===== src/rtl/mips_seq_mult.sv =====
// Unsigned magnitude shift-add multiplier. One partial product per cycle;
// 'last' is high during the cycle whose clock edge adds the final partial
// product, so acc is complete in the following cycle.
module mips_seq_mult #(
    parameter int unsigned WIDTH = 32
) (
    input  logic                 clk,
    input  logic                 rst_n,
    input  logic                 start,
    input  logic [WIDTH-1:0]     mcand,
    input  logic [WIDTH-1:0]     mplier,
    output logic                 last,
    output logic [2*WIDTH-1:0]   acc
);

    localparam int unsigned CW = $clog2(WIDTH);

    logic                 run_q, run_d;
    logic [CW-1:0]        cnt_q, cnt_d;
    logic [2*WIDTH-1:0]   mcand_q, mcand_d;
    logic [WIDTH-1:0]     mplier_q, mplier_d;
    logic [2*WIDTH-1:0]   acc_q, acc_d;

    assign last = run_q && (cnt_q == CW'(WIDTH - 1));
    assign acc  = acc_q;

    // Next-state: load on start, otherwise one shift-add step per cycle while running
    always_comb begin
        run_d    = run_q;
        cnt_d    = cnt_q;
        mcand_d  = mcand_q;
        mplier_d = mplier_q;
        acc_d    = acc_q;
        if (start) begin
            run_d    = 1'b1;
            cnt_d    = '0;
            mcand_d  = {{WIDTH{1'b0}}, mcand};
            mplier_d = mplier;
            acc_d    = '0;
        end else if (run_q) begin
            // mcand_q already holds |a| << count, so this adds the shifted multiplicand
            if (mplier_q[0]) begin
                acc_d = acc_q + mcand_q;
            end
            mcand_d  = mcand_q << 1;
            mplier_d = mplier_q >> 1;
            cnt_d    = cnt_q + CW'(1);
            if (last) begin
                run_d = 1'b0;
            end
        end
    end

    // Multiplier state registers
    always_ff @(posedge clk or negedge rst_n) begin
        if (!rst_n) begin
            run_q    <= 1'b0;
            cnt_q    <= '0;
            mcand_q  <= '0;
            mplier_q <= '0;
            acc_q    <= '0;
        end else begin
            run_q    <= run_d;
            cnt_q    <= cnt_d;
            mcand_q  <= mcand_d;
            mplier_q <= mplier_d;
            acc_q    <= acc_d;
        end
    end

endmodule
===== src/rtl/rf_scoreboard_sb_counter.sv =====
// Per-register pending-write counter: one increment and up to two decrements per cycle,
// clamped at both ends with flags reporting when a clamp was needed.
module sb_counter
    import rf_scoreboard_pkg::*;
#(
    parameter int CNT_W = CNT_W_DEFAULT
) (
    input  logic             clk,
    input  logic             rst_n,
    input  logic             inc,
    input  logic [1:0]       dec,
    output logic [CNT_W-1:0] count,
    output logic             underflow,
    output logic             overflow
);

    localparam int                SUM_W   = CNT_W + 2;
    localparam logic [SUM_W-1:0]  CNT_MAX = SUM_W'((1 << CNT_W) - 1);

    logic [CNT_W-1:0] count_reg, count_next;
    logic [SUM_W-1:0] total, dec_ext, diff;

    // Wider arithmetic so a net -2 or a +1 at saturation is visible before clamping.
    always_comb begin
        total      = SUM_W'(count_reg) + SUM_W'(inc);
        dec_ext    = SUM_W'(dec);
        diff       = total - dec_ext;
        underflow  = (total < dec_ext);
        overflow   = !underflow && (diff > CNT_MAX);
        count_next = diff[CNT_W-1:0];
        if (underflow) begin
            count_next = '0;
        end else if (overflow) begin
            count_next = CNT_MAX[CNT_W-1:0];
        end
    end

    always_ff @(posedge clk or negedge rst_n) begin
        if (!rst_n) begin
            count_reg <= '0;
        end else begin
            count_reg <= count_next;
        end
    end

    assign count = count_reg;

endmodule
**src/rtl/iot_riscv_trap_ctrl.sv**
```systemverilog
// Machine-mode trap sequencer: exception/interrupt entry, MRET return, MIE/MPIE ownership.
// Optional macro IOT_RISCV_TRAP_MTVAL_EN enables capture of the faulting tval into mtval.
module iot_riscv_trap_ctrl #(
  parameter int pc_size_p   = 32,
  parameter int drain_tmo_p = 8
) (
  input  logic                 main_clk_i,
  input  logic                 main_rst_an_i,
  input  logic                 exc_req_i,
  input  logic [3:0]           exc_cause_i,
  input  logic [31:0]          exc_tval_i,
  input  logic [pc_size_p-1:0] exc_pc_i,
  input  logic                 irq_i,
  input  logic [pc_size_p-1:0] int_pc_i,
  input  logic                 mret_i,
  input  logic                 pipe_idle_i,
  input  logic [31:0]          mtvec_i,
  input  logic [31:0]          mepc_i,
  output logic                 stall_o,
  output logic                 flush_o,
  output logic                 exc_ack_o,
  output logic                 trap_wr_o,
  output logic [31:0]          trap_mepc_o,
  output logic [31:0]          trap_mcause_o,
  output logic [31:0]          trap_mtval_o,
  output logic                 pc_load_o,
  output logic [pc_size_p-1:0] pc_target_o,
  output logic                 mie_o,
  output logic                 mpie_o,
  output logic                 busy_o
);

  localparam logic [1:0] ST_IDLE  = 2'd0;
  localparam logic [1:0] ST_DRAIN = 2'd1;
  localparam logic [1:0] ST_SAVE  = 2'd2;
  localparam logic [1:0] ST_JUMP  = 2'd3;

  localparam int cnt_w_lp = (drain_tmo_p > 1) ? $clog2(drain_tmo_p) : 1;
  localparam logic [cnt_w_lp-1:0] cnt_last_lp = cnt_w_lp'(drain_tmo_p - 1);

  logic [1:0]           state_q, state_d;
  logic [cnt_w_lp-1:0]  cnt_q, cnt_d;
  logic                 irq_q, irq_d;
  logic                 mret_q, mret_d;
  logic [3:0]           cause_q, cause_d;
  logic [pc_size_p-1:0] pc_q, pc_d;
  logic                 mie_q, mie_d;
  logic                 mpie_q, mpie_d;
  logic                 acc_exc, acc_irq;

  always_comb begin
    state_d   = state_q;
    cnt_d     = cnt_q;
    irq_d     = irq_q;
    mret_d    = mret_q;
    cause_d   = cause_q;
    pc_d      = pc_q;
    mie_d     = mie_q;
    mpie_d    = mpie_q;
    acc_exc   = 1'b0;
    acc_irq   = 1'b0;
    exc_ack_o = 1'b0;
    stall_o   = 1'b0;
    flush_o   = 1'b0;
    trap_wr_o = 1'b0;
    pc_load_o = 1'b0;
    case (state_q)
      ST_IDLE: begin
        // Fixed priority; a losing MRET pulse is simply lost.
        if (exc_req_i) begin
          acc_exc   = 1'b1;
          exc_ack_o = 1'b1;
          irq_d     = 1'b0;
          mret_d    = 1'b0;
          cause_d   = exc_cause_i;
          pc_d      = exc_pc_i;
          cnt_d     = '0;
          state_d   = ST_DRAIN;
        end else if (irq_i && mie_q) begin
          acc_irq = 1'b1;
          irq_d   = 1'b1;
          mret_d  = 1'b0;
          cause_d = 4'd11;
          pc_d    = int_pc_i;
          cnt_d   = '0;
          state_d = ST_DRAIN;
        end else if (mret_i) begin
          stall_o = 1'b1;
          mret_d  = 1'b1;
          state_d = ST_JUMP;
        end
      end
      ST_DRAIN: begin
        stall_o = 1'b1;
        flush_o = 1'b1;
        if (pipe_idle_i || (cnt_q == cnt_last_lp)) begin
          state_d = ST_SAVE;
        end else begin
          cnt_d = cnt_q + cnt_w_lp'(1);
        end
      end
      ST_SAVE: begin
        stall_o   = 1'b1;
        trap_wr_o = 1'b1;
        mpie_d    = mie_q;
        mie_d     = 1'b0;
        state_d   = ST_JUMP;
      end
      default: begin
        pc_load_o = 1'b1;
        state_d   = ST_IDLE;
        if (mret_q) begin
          mie_d  = mpie_q;
          mpie_d = 1'b1;
        end
      end
    endcase
  end

  always_ff @(posedge main_clk_i or negedge main_rst_an_i) begin
    if (!main_rst_an_i) begin
      state_q <= ST_IDLE;
      cnt_q   <= '0;
      irq_q   <= 1'b0;
      mret_q  <= 1'b0;
      cause_q <= '0;
      pc_q    <= '0;
      mie_q   <= 1'b0;
      mpie_q  <= 1'b1;
    end else begin
      state_q <= state_d;
      cnt_q   <= cnt_d;
      irq_q   <= irq_d;
      mret_q  <= mret_d;
      cause_q <= cause_d;
      pc_q    <= pc_d;
      mie_q   <= mie_d;
      mpie_q  <= mpie_d;
    end
  end

`ifdef IOT_RISCV_TRAP_MTVAL_EN
  logic [31:0] tval_q;

  always_ff @(posedge main_clk_i or negedge main_rst_an_i) begin
    if (!main_rst_an_i) begin
      tval_q <= '0;
    end else if (acc_exc) begin
      tval_q <= exc_tval_i;
    end else if (acc_irq) begin
      tval_q <= '0;
    end
  end

  assign trap_mtval_o = tval_q;
`else
  logic unused_tval;

  assign unused_tval  = ^{exc_tval_i, acc_irq};
  assign trap_mtval_o = '0;
`endif

  logic [31:0] mepc_ext;
  logic [31:0] base;
  logic [31:0] target;
  logic        unused_misc;

  always_comb begin
    mepc_ext                  = '0;
    mepc_ext[pc_size_p-1:0]   = pc_q;
    mepc_ext[0]               = 1'b0;
  end

  // Vectored mode only applies to interrupts; exceptions always land on base.
  always_comb begin
    base = {mtvec_i[31:2], 2'b00};
    if (mret_q) begin
      target = {mepc_i[31:1], 1'b0};
    end else if (irq_q && (mtvec_i[1:0] == 2'b01)) begin
      target = base + {26'b0, cause_q, 2'b00};
    end else begin
      target = base;
    end
  end

  assign unused_misc   = mepc_i[0];
  assign trap_mepc_o   = mepc_ext;
  assign trap_mcause_o = {irq_q, 27'b0, cause_q};
  assign pc_target_o   = pc_load_o ? target[pc_size_p-1:0] : '0;
  assign mie_o         = mie_q;
  assign mpie_o        = mpie_q;
  assign busy_o        = (state_q != ST_IDLE);

endmodule

```
<file path="config.mk">
export PLATFORM = sky130hd
export DESIGN_NAME = spi_master_24_flat
export DESIGN_NICKNAME = d
export VERILOG_FILES = /design/src/rtl/spi_master_24_if.sv /design/src/rtl/spi_master_24.sv /design/src/flat_wrapper.sv
export SDC_FILE = /design/constraint.sdc
export NUM_CORES = 1
export LEC_CHECK = 0
export ABC_AREA = 1
export CAP_MARGIN = 20
export CORE_UTILIZATION = 30
export DETAILED_ROUTE_END_ITERATION = 8
export PLACE_DENSITY = 0.49
export SYNTH_ARGS = -nofsm -noshare
export SYNTH_HDL_FRONTEND = slang
export SYNTH_SLANG_ARGS = --single-unit
</file>
<file path="constraint.sdc">
create_clock -name clk -period 2.9 [get_ports clk]
set_input_delay 0.58 -clock clk [delete_from_list [all_inputs] [get_ports clk]]
set_output_delay 0.58 -clock clk [all_outputs]
set_load 0.01 [all_outputs]
</file>
<file path="src/rtl/spi_master_24_if.sv">
// spi_master_24_if
//   Command/handshake bundle between the process controller and one
//   spi_master_24 engine. Signal prefixes are from the engine's side.
//   i_start       command strobe, honoured only while o_ready=1
//   i_dir         0 = write only, 1 = write + read
//   i_data_tx     word to shift out (low i_data_depth bits used)
//   i_data_depth  bits per transaction
//   o_ready       engine idle and able to accept i_start
//   o_done        one-cycle pulse at transaction end
//   o_data_rx     captured read word, right-aligned
interface spi_master_24_if #(
    parameter int DATA_WIDTH = 24
) ();
    logic                  i_start;
    logic                  i_dir;
    logic [DATA_WIDTH-1:0] i_data_tx;
    logic [7:0]            i_data_depth;
    logic                  o_ready;
    logic                  o_done;
    logic [DATA_WIDTH-1:0] o_data_rx;

    // Controller side
    modport master (
        output i_start, i_dir, i_data_tx, i_data_depth,
        input  o_ready, o_done, o_data_rx
    );

    // Engine side
    modport slave (
        input  i_start, i_dir, i_data_tx, i_data_depth,
        output o_ready, o_done, o_data_rx
    );
endinterface

</file>
<file path="src/rtl/spi_master_24.sv">
// spi_master_24
//   Single-channel SPI write/read engine, mode 0, MSB first, with a
//   chip-select (LE) deassert gap after every word.
//   clk          system clock, rising edge
//   rst          asynchronous active-high reset
//   bus          command/handshake bundle (slave modport)
//   i_spi_miso   serial data from the device
//   o_spi_sclk   serial clock, idles low
//   o_spi_mosi   serial data to the device
//   o_spi_cs_n   chip select / LE, active low
//   Every phase (LOW, HIGH, HOLD, GAP) lasts CLK_DIV system clocks. All
//   outputs are registered copies of state-decoded values, so pins lag the
//   state register by one cycle.
module spi_master_24 #(
    parameter int CLK_DIV    = 4,
    parameter int DATA_WIDTH = 24
) (
    input  logic             clk,
    input  logic             rst,
    spi_master_24_if.slave   bus,
    input  logic             i_spi_miso,
    output logic             o_spi_sclk,
    output logic             o_spi_mosi,
    output logic             o_spi_cs_n
);
    localparam int         DIVW = (CLK_DIV > 1) ? $clog2(CLK_DIV) : 1;
    localparam logic [7:0] DW8  = 8'(DATA_WIDTH);

    typedef enum logic [2:0] {
        S_IDLE,
        S_LOW,
        S_HIGH,
        S_HOLD,
        S_GAP
    } state_t;

    state_t                r_state;
    state_t                w_state_next;

    logic [DIVW-1:0]       r_div;
    logic [DATA_WIDTH-1:0] r_sh;
    logic [DATA_WIDTH-1:0] r_rx;
    logic [7:0]            r_bits;
    logic                  r_dir;
    logic                  r_last_gap;

    logic                  r_ready;
    logic                  r_done;
    logic [DATA_WIDTH-1:0] r_data_rx;
    logic                  r_sclk;
    logic                  r_mosi;
    logic                  r_cs_n;

    logic                  w_div_last;
    logic [7:0]            w_depth_n;
    logic [DATA_WIDTH-1:0] w_tx_aligned;
    logic                  w_accept;

    logic                  w_ready;
    logic                  w_done;
    logic                  w_sclk;
    logic                  w_mosi;
    logic                  w_cs_n;
    logic                  w_rx_load;

    assign w_div_last   = (r_div == DIVW'(CLK_DIV - 1));
    assign w_depth_n    = (bus.i_data_depth > DW8) ? DW8 : bus.i_data_depth;
    assign w_tx_aligned = bus.i_data_tx << (DW8 - w_depth_n);
    // r_ready is only checked together with IDLE: it stays high for one
    // cycle after acceptance because it is a registered copy of the state.
    assign w_accept     = (r_state == S_IDLE) && r_ready && bus.i_start &&
                          (bus.i_data_depth != 8'd0);

    // State register
    always_ff @(posedge clk or posedge rst) begin
        if (rst) begin
            r_state <= S_IDLE;
        end else begin
            r_state <= w_state_next;
        end
    end

    // Next-state logic
    always_comb begin
        w_state_next = r_state;
        unique case (r_state)
            S_IDLE: if (w_accept)   w_state_next = S_LOW;
            S_LOW:  if (w_div_last) w_state_next = S_HIGH;
            S_HIGH: if (w_div_last) w_state_next = (r_bits > 8'd1) ? S_LOW : S_HOLD;
            S_HOLD: if (w_div_last) w_state_next = S_GAP;
            S_GAP:  if (w_div_last) w_state_next = S_IDLE;
            default:                w_state_next = S_IDLE;
        endcase
    end

    // Output decode; registered below
    always_comb begin
        w_ready   = (r_state == S_IDLE);
        // First cycle of IDLE after GAP
        w_done    = (r_state == S_IDLE) && r_last_gap;
        w_cs_n    = (r_state == S_IDLE) || (r_state == S_GAP);
        w_sclk    = (r_state == S_HIGH);
        w_mosi    = 1'b0;
        if ((r_state == S_LOW) || (r_state == S_HIGH) || (r_state == S_HOLD)) begin
            w_mosi = r_sh[DATA_WIDTH-1];
        end
        w_rx_load = w_done && r_dir;
    end

    // Phase divider, shift registers and transaction context
    always_ff @(posedge clk or posedge rst) begin
        if (rst) begin
            r_div      <= '0;
            r_sh       <= '0;
            r_rx       <= '0;
            r_bits     <= '0;
            r_dir      <= 1'b0;
            r_last_gap <= 1'b0;
        end else begin
            r_last_gap <= (r_state == S_GAP);

            if ((r_state == S_IDLE) || w_div_last) begin
                r_div <= '0;
            end else begin
                r_div <= r_div + 1'b1;
            end

            if (w_accept) begin
                r_sh   <= w_tx_aligned;
                r_rx   <= '0;
                r_bits <= w_depth_n;
                r_dir  <= bus.i_dir;
            end

            // MISO is taken as LOW ends; the device has had the whole low
            // phase to settle the bit.
            if ((r_state == S_LOW) && w_div_last) begin
                r_rx <= {r_rx[DATA_WIDTH-2:0], i_spi_miso};
            end

            if ((r_state == S_HIGH) && w_div_last && (r_bits > 8'd1)) begin
                r_sh   <= r_sh << 1;
                r_bits <= r_bits - 8'd1;
            end
        end
    end

    // Output registers
    always_ff @(posedge clk or posedge rst) begin
        if (rst) begin
            r_ready   <= 1'b0;
            r_done    <= 1'b0;
            r_data_rx <= '0;
            r_sclk    <= 1'b0;
            r_mosi    <= 1'b0;
            r_cs_n    <= 1'b1;
        end else begin
            r_ready <= w_ready;
            r_done  <= w_done;
            r_sclk  <= w_sclk;
            r_mosi  <= w_mosi;
            r_cs_n  <= w_cs_n;
            if (w_rx_load) begin
                r_data_rx <= r_rx;
            end
        end
    end

    assign bus.o_ready   = r_ready;
    assign bus.o_done    = r_done;
    assign bus.o_data_rx = r_data_rx;
    assign o_spi_sclk    = r_sclk;
    assign o_spi_mosi    = r_mosi;
    assign o_spi_cs_n    = r_cs_n;
endmodule

</file>
<file path="src/flat_wrapper.sv">
// flat-port wrapper written by rule: the top's interface ports become plain ports
module spi_master_24_flat 
#(
    parameter int CLK_DIV    = 4,
    parameter int DATA_WIDTH = 24
)
  (clk, rst, i_spi_miso, o_spi_sclk, o_spi_mosi, o_spi_cs_n, bus_i_start, bus_i_dir, bus_i_data_tx, bus_i_data_depth, bus_o_ready, bus_o_done, bus_o_data_rx);
  spi_master_24_if #(.DATA_WIDTH(DATA_WIDTH)) bus_i ();
  input  logic clk;
  input  logic rst;
  input  logic i_spi_miso;
  output logic o_spi_sclk;
  output logic o_spi_mosi;
  output logic o_spi_cs_n;
  input wire logic [$bits(bus_i.i_start)-1:0] bus_i_start;
  input wire logic [$bits(bus_i.i_dir)-1:0] bus_i_dir;
  input wire logic [$bits(bus_i.i_data_tx)-1:0] bus_i_data_tx;
  input wire logic [$bits(bus_i.i_data_depth)-1:0] bus_i_data_depth;
  output wire logic [$bits(bus_i.o_ready)-1:0] bus_o_ready;
  output wire logic [$bits(bus_i.o_done)-1:0] bus_o_done;
  output wire logic [$bits(bus_i.o_data_rx)-1:0] bus_o_data_rx;
  assign bus_i.i_start = bus_i_start;
  assign bus_i.i_dir = bus_i_dir;
  assign bus_i.i_data_tx = bus_i_data_tx;
  assign bus_i.i_data_depth = bus_i_data_depth;
  assign bus_o_ready = bus_i.o_ready;
  assign bus_o_done = bus_i.o_done;
  assign bus_o_data_rx = bus_i.o_data_rx;
  spi_master_24 #(.CLK_DIV(CLK_DIV), .DATA_WIDTH(DATA_WIDTH)) u_core (.clk(clk), .rst(rst), .bus(bus_i), .i_spi_miso(i_spi_miso), .o_spi_sclk(o_spi_sclk), .o_spi_mosi(o_spi_mosi), .o_spi_cs_n(o_spi_cs_n));
endmodule
</file>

What to produce: Only the lines with the string "overflow" are wanted; pick them out of the records above and copy them.

Output of the exercise:
    output logic             overflow
        overflow   = !underflow && (diff > CNT_MAX);
        end else if (overflow) begin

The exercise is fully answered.